Pediatric Coding Alert

E/M Services:

Transitional Care Management Income Could Be Moving Faster Into Your Accounts

You no longer need to wait 30 days to submit transitional care management claims, new directive advises.

Pediatricians that perform transitional care management (TCM) services can face documentation headaches—after performing the face-to-face visits, you’ve had to track each patient for a month, and then remember to submit your claim after the 30-day period ends. Fortunately, you’re no longer stuck watching the calendar before you submit your TCM claims, thanks to a policy change for 2016.

Background: Ever since the TCM codes debuted in 2013, practices have been pleased to have a way to bill for the pediatrician’s work helping a patient transition from an inpatient location to their home or other community setting. Because the TCM services cover 30 days of care, practices were initially advised to hold the claims and not bill the TCM services until after 30 days had passed. This made claim tracking difficult, because practices had to remember to submit the claim weeks after they actually administered a face-to-face visit.

Submit Claims Right Away

Fortunately, you’ve got some more leeway this year in terms of when you can submit your TCM claims. According to a Transitional Care Management FAQs document that CMS published on March 17, you no longer have to wait until 30 days have passed before you send your claim to your payers. CMS makes the regulations for Medicaid and Medicare claims, but many private payers follow CMS’s lead, meaning that your contracted insurers and state Medicaid programs are likely to follow suit for this rule.

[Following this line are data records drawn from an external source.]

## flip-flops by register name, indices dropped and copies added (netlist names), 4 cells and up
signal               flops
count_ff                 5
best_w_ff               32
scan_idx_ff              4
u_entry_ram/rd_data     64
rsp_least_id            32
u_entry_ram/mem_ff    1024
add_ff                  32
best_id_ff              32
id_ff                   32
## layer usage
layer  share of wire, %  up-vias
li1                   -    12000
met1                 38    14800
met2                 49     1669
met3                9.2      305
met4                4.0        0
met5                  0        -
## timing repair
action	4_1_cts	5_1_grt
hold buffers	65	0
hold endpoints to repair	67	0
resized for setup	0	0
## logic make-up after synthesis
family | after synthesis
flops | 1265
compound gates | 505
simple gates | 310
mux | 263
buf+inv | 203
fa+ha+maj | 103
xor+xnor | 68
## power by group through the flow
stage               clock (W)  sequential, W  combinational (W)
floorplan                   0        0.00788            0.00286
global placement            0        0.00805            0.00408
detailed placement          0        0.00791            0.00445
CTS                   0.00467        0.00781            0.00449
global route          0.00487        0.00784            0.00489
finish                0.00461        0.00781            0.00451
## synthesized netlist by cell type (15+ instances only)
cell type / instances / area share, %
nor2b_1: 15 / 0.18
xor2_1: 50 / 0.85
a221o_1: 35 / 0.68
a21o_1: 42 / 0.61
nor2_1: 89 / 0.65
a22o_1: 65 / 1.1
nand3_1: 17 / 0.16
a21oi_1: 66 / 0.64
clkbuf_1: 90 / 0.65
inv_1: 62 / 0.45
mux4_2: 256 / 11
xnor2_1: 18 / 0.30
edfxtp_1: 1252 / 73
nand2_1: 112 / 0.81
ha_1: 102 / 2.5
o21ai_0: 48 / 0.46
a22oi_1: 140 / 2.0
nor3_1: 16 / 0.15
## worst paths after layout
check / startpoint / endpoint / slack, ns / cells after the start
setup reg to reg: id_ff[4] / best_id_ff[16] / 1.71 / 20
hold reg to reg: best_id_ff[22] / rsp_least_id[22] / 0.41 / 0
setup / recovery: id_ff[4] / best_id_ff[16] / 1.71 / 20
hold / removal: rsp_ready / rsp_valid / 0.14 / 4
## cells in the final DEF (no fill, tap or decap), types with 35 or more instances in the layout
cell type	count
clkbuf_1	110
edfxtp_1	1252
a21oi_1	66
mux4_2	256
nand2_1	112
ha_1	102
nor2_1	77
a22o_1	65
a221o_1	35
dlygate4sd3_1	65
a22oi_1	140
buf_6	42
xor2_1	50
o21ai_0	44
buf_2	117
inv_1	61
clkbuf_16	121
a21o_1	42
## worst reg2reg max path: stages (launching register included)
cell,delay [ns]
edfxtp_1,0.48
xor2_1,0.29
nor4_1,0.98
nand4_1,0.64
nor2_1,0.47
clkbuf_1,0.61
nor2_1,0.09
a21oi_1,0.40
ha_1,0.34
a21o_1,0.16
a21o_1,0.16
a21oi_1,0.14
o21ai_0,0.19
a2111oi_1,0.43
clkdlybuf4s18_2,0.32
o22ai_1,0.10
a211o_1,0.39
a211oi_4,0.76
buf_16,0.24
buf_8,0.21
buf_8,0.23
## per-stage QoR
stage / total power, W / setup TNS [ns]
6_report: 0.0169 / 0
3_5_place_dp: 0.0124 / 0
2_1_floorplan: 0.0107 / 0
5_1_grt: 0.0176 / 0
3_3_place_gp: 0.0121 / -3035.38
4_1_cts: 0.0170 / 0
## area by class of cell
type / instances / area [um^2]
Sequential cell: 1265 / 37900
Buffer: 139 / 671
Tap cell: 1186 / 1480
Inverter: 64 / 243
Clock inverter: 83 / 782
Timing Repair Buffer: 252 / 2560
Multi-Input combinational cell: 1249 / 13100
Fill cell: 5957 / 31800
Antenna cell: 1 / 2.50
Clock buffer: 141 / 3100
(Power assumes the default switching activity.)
### src/rtl/rme_pkg.sv
`timescale 1ns / 1ps

package rme_pkg;

    localparam int CFG_ADDR_W = 1;

    localparam logic [CFG_ADDR_W-1:0] REG_EXPONENT = 1'b0;
    localparam logic [CFG_ADDR_W-1:0] REG_MODULUS  = 1'b1;

    typedef enum logic [1:0] {
        MUL_REDUCE = 2'd0,
        MUL_ACC    = 2'd1,
        MUL_SQUARE = 2'd2
    } t_mul_op;

    typedef struct packed {
        logic    load;
        logic    mul_start;
        t_mul_op mul_op;
        logic    step;
        logic    acc_wr;
        logic    sq_wr;
        logic    exp_shift;
        logic    out_load;
    } t_dp_cmd;

    typedef struct packed {
        logic last_step;
        logic exp_zero;
        logic exp_bit0;
    } t_dp_sts;

endpackage
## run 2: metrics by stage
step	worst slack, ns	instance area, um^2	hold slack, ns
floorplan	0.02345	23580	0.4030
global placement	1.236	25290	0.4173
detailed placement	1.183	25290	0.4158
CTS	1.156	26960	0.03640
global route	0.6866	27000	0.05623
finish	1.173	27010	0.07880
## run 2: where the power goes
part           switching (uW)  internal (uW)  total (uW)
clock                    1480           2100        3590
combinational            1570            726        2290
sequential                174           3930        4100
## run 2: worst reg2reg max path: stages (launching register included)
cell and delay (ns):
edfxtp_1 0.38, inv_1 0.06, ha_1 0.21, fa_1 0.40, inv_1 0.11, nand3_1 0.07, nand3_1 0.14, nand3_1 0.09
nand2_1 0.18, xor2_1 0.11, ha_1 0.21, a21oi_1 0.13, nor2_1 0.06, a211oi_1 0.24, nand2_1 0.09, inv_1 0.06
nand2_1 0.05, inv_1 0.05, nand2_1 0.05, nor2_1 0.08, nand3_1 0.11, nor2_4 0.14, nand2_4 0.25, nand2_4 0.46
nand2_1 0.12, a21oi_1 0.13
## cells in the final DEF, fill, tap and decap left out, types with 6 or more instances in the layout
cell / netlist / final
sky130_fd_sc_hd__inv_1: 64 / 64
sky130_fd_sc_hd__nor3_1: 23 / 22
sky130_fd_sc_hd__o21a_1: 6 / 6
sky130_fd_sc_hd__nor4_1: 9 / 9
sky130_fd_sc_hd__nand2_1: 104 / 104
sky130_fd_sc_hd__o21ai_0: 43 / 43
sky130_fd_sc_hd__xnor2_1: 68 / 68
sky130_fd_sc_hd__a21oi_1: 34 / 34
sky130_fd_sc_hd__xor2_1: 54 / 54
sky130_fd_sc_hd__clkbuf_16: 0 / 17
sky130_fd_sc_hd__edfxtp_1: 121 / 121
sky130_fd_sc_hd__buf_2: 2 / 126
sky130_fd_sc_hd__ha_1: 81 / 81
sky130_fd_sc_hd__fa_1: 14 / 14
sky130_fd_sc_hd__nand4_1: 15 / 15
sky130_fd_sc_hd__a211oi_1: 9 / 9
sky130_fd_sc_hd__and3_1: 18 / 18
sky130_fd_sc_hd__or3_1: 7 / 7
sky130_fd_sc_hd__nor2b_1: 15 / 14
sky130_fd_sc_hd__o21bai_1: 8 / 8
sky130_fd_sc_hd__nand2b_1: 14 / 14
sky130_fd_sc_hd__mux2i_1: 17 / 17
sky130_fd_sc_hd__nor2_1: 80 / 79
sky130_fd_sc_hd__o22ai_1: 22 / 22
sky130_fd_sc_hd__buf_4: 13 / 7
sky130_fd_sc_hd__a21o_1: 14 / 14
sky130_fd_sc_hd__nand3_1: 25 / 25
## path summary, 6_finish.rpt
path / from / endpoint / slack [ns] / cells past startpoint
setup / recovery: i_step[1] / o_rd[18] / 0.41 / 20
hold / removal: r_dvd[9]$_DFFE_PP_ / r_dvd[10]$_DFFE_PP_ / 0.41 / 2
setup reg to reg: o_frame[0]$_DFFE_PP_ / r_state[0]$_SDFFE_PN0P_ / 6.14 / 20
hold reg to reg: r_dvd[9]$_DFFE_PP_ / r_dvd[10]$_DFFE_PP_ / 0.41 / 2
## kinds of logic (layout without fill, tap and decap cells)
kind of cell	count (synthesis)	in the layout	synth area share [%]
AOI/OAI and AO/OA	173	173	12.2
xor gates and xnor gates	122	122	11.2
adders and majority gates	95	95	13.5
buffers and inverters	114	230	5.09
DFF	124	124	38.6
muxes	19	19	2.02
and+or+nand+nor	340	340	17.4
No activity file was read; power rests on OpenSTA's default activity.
### src/hdl/cwra_queue.sv
// Two-entry job queue between the front and back parts.
// Depends on cwra_pkg for the job record.
module cwra_queue (
    input  logic           i_clk,
    input  logic           i_rst_n,
    input  logic           i_push,
    input  cwra_pkg::t_job i_job,
    input  logic           i_pop,
    output cwra_pkg::t_job o_head,
    output logic           o_full,
    output logic           o_empty
);
    import cwra_pkg::*;

    t_job       r_mem [2];
    logic       r_wp, r_rp;
    logic [1:0] r_cnt;

    assign o_head  = r_mem[r_rp];
    assign o_full  = (r_cnt == 2'd2);
    assign o_empty = (r_cnt == 2'd0);

    always_ff @(posedge i_clk) begin
        if (i_push) r_mem[r_wp] <= i_job;
    end

    // Pointers and fill count
    always_ff @(posedge i_clk) begin
        if (!i_rst_n) begin
            r_wp  <= 1'b0;
            r_rp  <= 1'b0;
            r_cnt <= '0;
        end else begin
            if (i_push) r_wp <= ~r_wp;
            if (i_pop)  r_rp <= ~r_rp;
            r_cnt <= r_cnt + {1'b0, i_push} - {1'b0, i_pop};
        end
    end

endmodule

“The 30-day period for the TCM service begins on the day of discharge and continues for the next 29 days,” CMS says in the document. “The date of service you report should be the date of the required face-to-face visit. You may submit the claim once the face-to-face visit is furnished and need not hold the claim until the end of the service period.”

Faster reimbursement: Practices across the country are pleased about the new rules. In particular, practitioners will be glad that they could get paid two weeks earlier than in the past, says Donelle Holle, RN, president of Peds Coding, Inc. “It’s good news as far as I am concerned.”

Fee Schedule Explained Change

The updated advice stems from a little-noticed TCM adjustment printed in the 2016 Physician Fee Schedule Final Rule, which read, “Regarding TCM services, we are adopting the commenters’ suggestions that the required date of service reported on the claim be the date of the face-to-face visit, and to allow (but not require) submission of the claim when the face-to-face visit is completed” (page 131 of the Fee Schedule).

Therefore, your practice can either submit your TCM claim on the date of the face-to-face visit—as is now allowed—or you can wait until later in the month, as you have done since 2013. You’ll report the services using the following codes:

  • 99495 – Transitional Care Management Services with the following required elements: Communi­cation (direct contact, telephone, electronic) with the patient and/or caregiver within 2 business days of discharge; medical decision making of at least moderate complexity during the service period; face-to-face visit, within 14 calendar days of discharge
  • 99496 – Transitional Care Management Services with the following required elements: Communi­cation (direct contact, telephone, electronic) with the patient and/or caregiver within 2 business days of discharge; medical decision making of high complexity during the service period; face-to-face visit, within 7 calendar days of discharge.

Keep the Two-Day Window in Mind

To report TCM services, you must initiate contact with the patient and/or his caregiver either in person, via email or by phone, within two days of the patient’s discharge from the inpatient setting.

“The contact must occur within two business days of discharge regardless of when the primary care clinician was notified of the hospital or nursing facility discharge,” says Blue Cross Blue Shield of Rhode Island in its TCM policy. “The contact may be part of the required initial face to face service, if that service occurs within two business days of discharge and is distinct from discharge services.”

Check Payer Policies

Although some payers, such as many Medicaid states and Unity Health Insurance, will reimburse you for your TCM services, others do not. “Transitional care management Services (codes 99495 and 99496) are not eligible for separate reimbursement,” says Anthem Blue Cross and Blue Shield.

Therefore, you should check with your insurers to get a copy of their TCM policies for your files. But beware, it may be on their fee schedule appearing that it is a covered service but then you discover it is not a covered service so do not ask if it is on their fee schedule, ask if it is covered and what is the reimbursement rate.